> [Exercise objective] Using the records that follow, copy every line containing the word "register".

> [Data shown]

Start of Block

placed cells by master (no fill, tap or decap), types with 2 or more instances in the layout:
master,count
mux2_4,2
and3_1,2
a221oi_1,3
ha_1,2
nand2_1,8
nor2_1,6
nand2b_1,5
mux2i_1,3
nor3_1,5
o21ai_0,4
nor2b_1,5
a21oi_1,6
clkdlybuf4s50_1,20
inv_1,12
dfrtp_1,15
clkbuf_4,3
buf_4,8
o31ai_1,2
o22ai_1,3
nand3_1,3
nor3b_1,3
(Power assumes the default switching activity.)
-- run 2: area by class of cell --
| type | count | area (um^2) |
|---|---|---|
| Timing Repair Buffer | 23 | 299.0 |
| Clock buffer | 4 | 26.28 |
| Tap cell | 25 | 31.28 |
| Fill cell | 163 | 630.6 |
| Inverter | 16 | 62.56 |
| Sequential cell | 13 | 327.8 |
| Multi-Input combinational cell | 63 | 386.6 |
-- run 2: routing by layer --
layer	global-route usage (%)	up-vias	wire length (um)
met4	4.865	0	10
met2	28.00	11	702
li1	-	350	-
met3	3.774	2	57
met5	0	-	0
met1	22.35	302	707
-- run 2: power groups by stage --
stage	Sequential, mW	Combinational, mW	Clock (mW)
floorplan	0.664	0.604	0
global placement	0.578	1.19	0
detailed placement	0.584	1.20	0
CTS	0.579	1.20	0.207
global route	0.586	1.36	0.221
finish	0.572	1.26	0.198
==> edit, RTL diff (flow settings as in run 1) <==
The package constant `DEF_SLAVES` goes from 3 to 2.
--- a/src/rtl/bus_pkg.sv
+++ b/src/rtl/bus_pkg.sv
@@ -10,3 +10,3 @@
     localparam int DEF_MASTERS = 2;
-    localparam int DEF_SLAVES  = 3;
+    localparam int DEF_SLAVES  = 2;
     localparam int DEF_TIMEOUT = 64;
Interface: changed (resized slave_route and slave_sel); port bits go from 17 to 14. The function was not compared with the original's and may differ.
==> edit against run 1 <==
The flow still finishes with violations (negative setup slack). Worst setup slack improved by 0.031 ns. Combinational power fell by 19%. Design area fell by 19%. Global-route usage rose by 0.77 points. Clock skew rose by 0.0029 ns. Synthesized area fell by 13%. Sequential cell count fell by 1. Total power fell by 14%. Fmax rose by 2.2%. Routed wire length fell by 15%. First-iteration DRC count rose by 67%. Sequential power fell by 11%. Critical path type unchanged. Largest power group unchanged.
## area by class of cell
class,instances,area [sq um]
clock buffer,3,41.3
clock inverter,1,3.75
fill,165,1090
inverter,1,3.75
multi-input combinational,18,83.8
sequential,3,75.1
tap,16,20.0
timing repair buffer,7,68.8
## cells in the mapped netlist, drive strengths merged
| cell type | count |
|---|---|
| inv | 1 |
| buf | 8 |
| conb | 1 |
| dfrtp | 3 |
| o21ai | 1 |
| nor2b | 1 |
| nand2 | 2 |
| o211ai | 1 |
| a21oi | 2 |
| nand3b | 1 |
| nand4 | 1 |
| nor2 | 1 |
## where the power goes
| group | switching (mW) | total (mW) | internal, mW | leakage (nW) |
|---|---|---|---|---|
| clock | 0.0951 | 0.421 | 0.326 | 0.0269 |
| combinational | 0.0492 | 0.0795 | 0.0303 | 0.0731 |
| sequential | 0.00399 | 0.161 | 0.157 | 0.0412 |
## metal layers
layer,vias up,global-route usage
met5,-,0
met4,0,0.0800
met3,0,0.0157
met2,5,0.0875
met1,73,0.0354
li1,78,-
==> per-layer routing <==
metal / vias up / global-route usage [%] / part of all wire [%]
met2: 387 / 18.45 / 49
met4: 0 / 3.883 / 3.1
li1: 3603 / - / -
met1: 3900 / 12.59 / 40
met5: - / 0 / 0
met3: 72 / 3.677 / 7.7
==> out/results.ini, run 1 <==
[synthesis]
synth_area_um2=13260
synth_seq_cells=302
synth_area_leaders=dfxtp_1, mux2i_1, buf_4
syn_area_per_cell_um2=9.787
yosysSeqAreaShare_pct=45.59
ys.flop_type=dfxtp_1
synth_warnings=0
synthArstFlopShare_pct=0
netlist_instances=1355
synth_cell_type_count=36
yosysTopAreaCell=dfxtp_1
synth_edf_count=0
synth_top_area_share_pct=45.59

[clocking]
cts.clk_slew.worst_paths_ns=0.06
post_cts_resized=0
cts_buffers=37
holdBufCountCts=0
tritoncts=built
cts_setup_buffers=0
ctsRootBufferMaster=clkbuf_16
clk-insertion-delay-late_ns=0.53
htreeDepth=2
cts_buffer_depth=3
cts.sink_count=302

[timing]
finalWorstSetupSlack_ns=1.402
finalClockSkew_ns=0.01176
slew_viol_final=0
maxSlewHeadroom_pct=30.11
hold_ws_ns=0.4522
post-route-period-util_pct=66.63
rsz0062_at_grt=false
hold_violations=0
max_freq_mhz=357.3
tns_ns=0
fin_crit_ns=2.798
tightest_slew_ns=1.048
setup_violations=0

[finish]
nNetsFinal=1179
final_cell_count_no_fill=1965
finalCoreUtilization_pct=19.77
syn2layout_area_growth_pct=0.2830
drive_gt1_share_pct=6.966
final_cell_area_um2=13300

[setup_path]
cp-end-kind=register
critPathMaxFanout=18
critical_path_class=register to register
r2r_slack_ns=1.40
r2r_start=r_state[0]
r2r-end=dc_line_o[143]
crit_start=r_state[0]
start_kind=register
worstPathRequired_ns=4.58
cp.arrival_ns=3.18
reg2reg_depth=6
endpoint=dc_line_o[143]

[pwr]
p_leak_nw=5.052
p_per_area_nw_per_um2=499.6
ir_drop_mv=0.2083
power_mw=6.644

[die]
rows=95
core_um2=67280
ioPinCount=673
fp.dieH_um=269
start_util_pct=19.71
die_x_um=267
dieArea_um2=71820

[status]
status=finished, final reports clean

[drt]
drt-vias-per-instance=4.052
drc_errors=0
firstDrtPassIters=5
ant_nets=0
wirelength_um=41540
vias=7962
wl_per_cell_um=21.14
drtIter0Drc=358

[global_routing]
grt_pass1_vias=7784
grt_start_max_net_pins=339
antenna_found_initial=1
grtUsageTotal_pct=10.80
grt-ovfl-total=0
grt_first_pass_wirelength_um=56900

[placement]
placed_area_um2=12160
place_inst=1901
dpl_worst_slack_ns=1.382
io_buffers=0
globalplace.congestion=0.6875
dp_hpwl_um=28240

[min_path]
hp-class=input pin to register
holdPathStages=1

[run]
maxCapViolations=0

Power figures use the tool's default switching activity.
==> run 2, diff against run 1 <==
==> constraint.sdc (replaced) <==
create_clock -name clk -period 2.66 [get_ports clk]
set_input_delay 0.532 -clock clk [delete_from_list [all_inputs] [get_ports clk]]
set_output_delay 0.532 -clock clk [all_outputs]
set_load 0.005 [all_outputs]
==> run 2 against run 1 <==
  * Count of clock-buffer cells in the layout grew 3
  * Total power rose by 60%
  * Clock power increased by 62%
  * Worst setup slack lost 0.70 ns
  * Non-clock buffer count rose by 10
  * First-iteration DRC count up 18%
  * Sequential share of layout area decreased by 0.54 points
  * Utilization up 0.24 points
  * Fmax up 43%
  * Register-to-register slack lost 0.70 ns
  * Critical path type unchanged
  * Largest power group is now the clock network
===== src/rtl/parc_core_rob_flush_mask.sv =====
// Combinational squash mask: marks every occupied slot strictly younger
// than flush_slot, with age measured from head.
module parc_core_rob_flush_mask
  import parc_core_rob_pkg::*;
#(
  parameter int DEPTH = 16,
  localparam int SLOT_W = $clog2(DEPTH)
) (
  input  logic [SLOT_W:0]   head,
  input  logic [SLOT_W:0]   tail,
  input  logic [SLOT_W-1:0] flush_slot,
  output logic [DEPTH-1:0]  mask
);

  logic [SLOT_W:0] count;
  logic [SLOT_W:0] age;

  always_comb begin
    count = tail - head;
    age   = '0;
    mask  = '0;
    for (int i = 0; i < DEPTH; i++) begin
      age     = {1'b0, SLOT_W'(i) - head[SLOT_W-1:0]};
      mask[i] = (age < count) &&
                rob_younger(i, 32'(flush_slot), 32'(head[SLOT_W-1:0]), DEPTH);
    end
  end

endmodule


===== src/rtl/parc_core_reorder_buffer_n.sv =====
// In-order-commit reorder buffer: program-order allocation, out-of-order
// fills from NUM_FILL writeback ports, single head retirement, flush squash.
module parc_core_reorder_buffer_n
  import parc_core_rob_pkg::*;
#(
  parameter int DEPTH    = 16,
  parameter int PREG_W   = 5,
  parameter int NUM_FILL = 2,
  localparam int SLOT_W  = $clog2(DEPTH)
) (
  input  logic                       clk,
  input  logic                       reset,
  input  logic                       rob_alloc_req_val,
  output logic                       rob_alloc_req_rdy,
  input  logic [PREG_W-1:0]          rob_alloc_req_preg,
  input  logic                       rob_alloc_req_wen,
  output logic [SLOT_W-1:0]          rob_alloc_resp_slot,
  input  logic [NUM_FILL-1:0]        rob_fill_val,
  input  logic [NUM_FILL*SLOT_W-1:0] rob_fill_slot,
  input  logic                       rob_flush_val,
  input  logic [SLOT_W-1:0]          rob_flush_slot,
  output logic                       rob_commit_val,
  output logic                       rob_commit_wen,
  output logic [SLOT_W-1:0]          rob_commit_slot,
  output logic [PREG_W-1:0]          rob_commit_rf_waddr,
  output logic [SLOT_W:0]            rob_count,
  output logic                       rob_empty
);

  localparam int ENTRY_W = rob_entry_w(PREG_W);
  localparam logic [SLOT_W:0] PTR_ONE = 1;
  localparam logic [SLOT_W:0] PTR_DEPTH = DEPTH[SLOT_W:0];

  logic [ENTRY_W-1:0] ent_q [DEPTH];
  logic [SLOT_W:0]    head_q, tail_q, count, flush_tail;
  logic [SLOT_W-1:0]  head_idx, tail_idx;
  logic [ENTRY_W-1:0] head_ent, alloc_ent;
  logic [DEPTH-1:0]   squash;
  logic               full, alloc_fire, commit_fire, flush_fire;

  assign head_idx    = head_q[SLOT_W-1:0];
  assign tail_idx    = tail_q[SLOT_W-1:0];
  assign count       = tail_q - head_q;
  assign full        = (count == PTR_DEPTH);
  assign head_ent    = ent_q[head_idx];
  assign flush_fire  = rob_flush_val && ent_q[rob_flush_slot][ROB_VALID];
  assign commit_fire = head_ent[ROB_VALID] && !head_ent[ROB_PENDING];
  // Rebuilding tail from head keeps the wrap bit consistent with head.
  assign flush_tail  = head_q + {1'b0, rob_flush_slot - head_idx} + PTR_ONE;

  // Alloc handshake: an entry is taken only on a cycle where val and rdy are
  // both high; rdy never depends on val and drops whenever a flush is requested.
  assign rob_alloc_req_rdy   = !full && !rob_flush_val;
  assign alloc_fire          = rob_alloc_req_val && rob_alloc_req_rdy;
  assign rob_alloc_resp_slot = tail_idx;

  assign rob_commit_val      = commit_fire;
  assign rob_commit_wen      = commit_fire && head_ent[ROB_WEN];
  assign rob_commit_slot     = head_idx;
  assign rob_commit_rf_waddr = head_ent[ROB_PREG +: PREG_W];
  assign rob_count           = count;
  assign rob_empty           = (count == '0);

  always_comb begin
    alloc_ent                    = '0;
    alloc_ent[ROB_VALID]         = 1'b1;
    alloc_ent[ROB_PENDING]       = 1'b1;
    alloc_ent[ROB_WEN]           = rob_alloc_req_wen;
    alloc_ent[ROB_PREG +: PREG_W] = rob_alloc_req_preg;
  end

  parc_core_rob_flush_mask #(.DEPTH(DEPTH)) u_flush_mask (
    .head       (head_q),
    .tail       (tail_q),
    .flush_slot (rob_flush_slot),
    .mask       (squash)
  );

  always_ff @(posedge clk or posedge reset) begin
    if (reset) begin
      head_q <= '0;
      tail_q <= '0;
      for (int i = 0; i < DEPTH; i++) ent_q[i] <= '0;
    end else begin
      for (int k = 0; k < NUM_FILL; k++) begin
        if (rob_fill_val[k] && ent_q[rob_fill_slot[k*SLOT_W +: SLOT_W]][ROB_VALID])
          ent_q[rob_fill_slot[k*SLOT_W +: SLOT_W]][ROB_PENDING] <= 1'b0;
      end
      // Later writes override fills, so a squashed slot stays invalid.
      if (flush_fire) begin
        for (int i = 0; i < DEPTH; i++) begin
          if (squash[i]) ent_q[i] <= '0;
        end
        tail_q <= flush_tail;
      end
      if (commit_fire) begin
        ent_q[head_idx] <= '0;
        head_q          <= head_q + PTR_ONE;
      end
      if (alloc_fire) begin
        ent_q[tail_idx] <= alloc_ent;
        tail_q          <= tail_q + PTR_ONE;
      end
    end
  end

endmodule
--- src/rtl/fetch_unit.sv ---
// RV32 fetch stage: PC, single outstanding imem request,
// one-entry output buffer, branch redirect handling.
module fetch_unit
  import fetch_unit_pkg::*;
#(
  parameter logic [31:0] RESET_PC = FETCH_RESET_PC
) (
  input  logic        clk,
  input  logic        rst,
  input  logic        br_valid,
  input  logic [31:0] br_target,
  output logic        imem_req,
  output logic [31:0] imem_addr,
  input  logic        imem_gnt,
  input  logic        imem_rvalid,
  input  logic [31:0] imem_rdata,
  output logic        if_valid,
  output logic [31:0] if_instr,
  output logic [31:0] if_pc,
  input  logic        id_ready
);

  fetch_state_e state, state_d;
  logic [31:0]  pc, pc_d;
  logic [31:0]  req_addr, req_addr_d;
  logic         kill, kill_d;
  logic [31:0]  buf_instr, buf_instr_d;
  logic [31:0]  buf_pc, buf_pc_d;

  logic         redirect;
  logic [31:0]  redir_addr;
  logic [31:0]  pc_inc;

  assign redirect   = br_valid && (br_target != 32'd0);
  assign redir_addr = {br_target[31:2], 2'b00};
  assign pc_inc     = req_addr + 32'd4;

  always_ff @(posedge clk) begin
    if (rst) begin
      state     <= FETCH_BOOT;
      pc        <= RESET_PC;
      req_addr  <= RESET_PC;
      kill      <= 1'b0;
      buf_instr <= NOP_INSTR;
      buf_pc    <= RESET_PC;
    end else begin
      state     <= state_d;
      pc        <= pc_d;
      req_addr  <= req_addr_d;
      kill      <= kill_d;
      buf_instr <= buf_instr_d;
      buf_pc    <= buf_pc_d;
    end
  end

  always_comb begin
    state_d     = state;
    pc_d        = pc;
    req_addr_d  = req_addr;
    kill_d      = kill;
    buf_instr_d = buf_instr;
    buf_pc_d    = buf_pc;
    imem_req    = 1'b0;
    unique case (state)
      FETCH_BOOT: begin
        state_d    = FETCH_REQ;
        pc_d       = RESET_PC;
        req_addr_d = RESET_PC;
      end
      FETCH_REQ: begin
        imem_req = 1'b1;
        // the stale request still completes; kill drops its data
        if (redirect) begin
          pc_d   = redir_addr;
          kill_d = 1'b1;
        end
        if (imem_gnt) state_d = FETCH_WAIT;
      end
      FETCH_WAIT: begin
        if (imem_rvalid) begin
          if (redirect) begin
            kill_d     = 1'b0;
            pc_d       = redir_addr;
            req_addr_d = redir_addr;
            state_d    = FETCH_REQ;
          end else if (kill) begin
            kill_d     = 1'b0;
            req_addr_d = pc;
            state_d    = FETCH_REQ;
          end else begin
            buf_instr_d = imem_rdata;
            buf_pc_d    = req_addr;
            pc_d        = pc_inc;
            state_d     = FETCH_FULL;
          end
        end else if (redirect) begin
          pc_d   = redir_addr;
          kill_d = 1'b1;
        end
      end
      FETCH_FULL: begin
        if (redirect) begin
          pc_d       = redir_addr;
          req_addr_d = redir_addr;
          state_d    = FETCH_REQ;
        end else if (id_ready) begin
          req_addr_d = pc;
          state_d    = FETCH_REQ;
        end
      end
      default: state_d = FETCH_BOOT;
    endcase
  end

  // branch is older than the buffered word, so squash it now
  assign if_valid  = (state == FETCH_FULL) && !redirect;
  assign if_instr  = buf_instr;
  assign if_pc     = buf_pc;
  assign imem_addr = req_addr;

endmodule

End of Block

> [Result for this task]
cp-end-kind=register
critical_path_class=register to register
start_kind=register
hp-class=input pin to register
  * Register-to-register slack lost 0.70 ns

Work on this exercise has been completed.